Jack Flatley

Personal information
- Nickname: Quiet Storm
- Born: 23 October 1994 (age 31) Bolton, Lancashire, England
- Height: 6 ft (183 cm)
- Weight: Super-welterweight, Middleweight

Boxing career
- Stance: Orthodox

Boxing record
- Total fights: 27
- Wins: 21
- Win by KO: 5
- Losses: 4
- Draws: 2

= Jack Flatley =

English boxer (born 1994)

Jack Flatley (born 23 October 1994) is an English professional boxer. He is a former English super-welterweight champion and challenged for the European title in the same weight division.

==Career==
Unbeaten in his first 15 professional fights, Flatley claimed the vacant English super-welterweight title thanks to a unanimous decision win over Craig Morris at De Vire Whites in Bolton on 11 May 2019.

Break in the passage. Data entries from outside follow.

What follows belongs to an exercise in optimizing a design on an open flow for small area, a short achievable clock period and few clock cycles per item; a production flow would make more cautious choices. Only simulation tests tie the RTL to the original design; equivalence was not proved.

==> flow/design.v <==
package rsti_pkg;
    localparam int MAX_DIGITS = 16;
    localparam int IDX_W      = 4;
    localparam int CNT_W      = 5;
    localparam int VAL_W      = 64;
    localparam int LO_W       = 32;
    localparam logic [7:0] CH_MINUS = 8'h2D;
    localparam logic [7:0] CH_PLUS  = 8'h2B;
    localparam logic [7:0] CH_SPACE = 8'h20;
    localparam logic [7:0] CH_LF    = 8'h0A;
    localparam logic [7:0] CH_TAB   = 8'h09;
    localparam logic [7:0] CH_CR    = 8'h0D;
    localparam logic [7:0] CH_VT    = 8'h0B;
    localparam logic [7:0] CH_FF    = 8'h0C;
    localparam logic [7:0] CH_NUL   = 8'h00;
    localparam logic [1:0] REG_RADIX       = 2'd0;
    localparam logic [1:0] REG_DIGIT_COUNT = 2'd1;
    localparam logic [1:0] REG_DIGITS_LOW  = 2'd2;
    localparam logic [1:0] REG_DIGITS_HIGH = 2'd3;
    localparam logic [4:0]  RST_RADIX       = 5'd10;
    localparam logic [4:0]  RST_DIGIT_COUNT = 5'd10;
    localparam logic [63:0] RST_DIGITS_LOW  = 64'h3736_3534_3332_3130;
    localparam logic [63:0] RST_DIGITS_HIGH = 64'h0000_0000_0000_3938;
    typedef enum logic [1:0] {
        PH_WS   = 2'd0,
        PH_SIGN = 2'd1,
        PH_DIG  = 2'd2,
        PH_DONE = 2'd3
    } t_phase;
    typedef struct packed {
        logic             first;
        logic             space;
        logic             minus;
        logic             plus;
        logic             hit;
        logic [3:0]       idx;
    } t_tok;
    function automatic logic [7:0] booth(input logic [4:0] r);
        logic one0, two0, neg0, one1, two1, neg1, one2, two2;
        one0 = r[0];
        two0 = r[1] && !r[0];
        neg0 = r[1];
        one1 = r[1] ^ r[2];
        two1 = (r[3:1] == 3'b011) || (r[3:1] == 3'b100);
        neg1 = r[3] && !(r[2] && r[1]);
        one2 = r[3] ^ r[4];
        two2 = r[3] && r[4];
        booth = {two2, one2, neg1, two1, one1, neg0, two0, one0};
    endfunction
endpackage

Returning to the same venue on 28 September 2019, he lost his title in his first defense against Harry Scarff via unanimous decision.

On 3 December 2021, Flatley challenged European super-welterweight champion Kerman Lejarraga at Bilbao Arena in Spain, losing by knockout in the ninth round.

Moving up a weight division, he took on IBO International middleweight title holder Nathan Heaney at Manchester Arena on 24 September 2022 on the undercard of the Joe Joyce vs Joseph Parker heavyweight championship fight. Flatley lost on a technical unanimous decision after the contest was stopped in the fifth round on the advice of the ringside doctor when Heaney suffered a cut above his right eye caused by an accidental clash of heads.

A rematch took place at the International Centre in Telford on 25 March 2023. This time the bout went the full 10 rounds with Flatley losing by unanimous decision.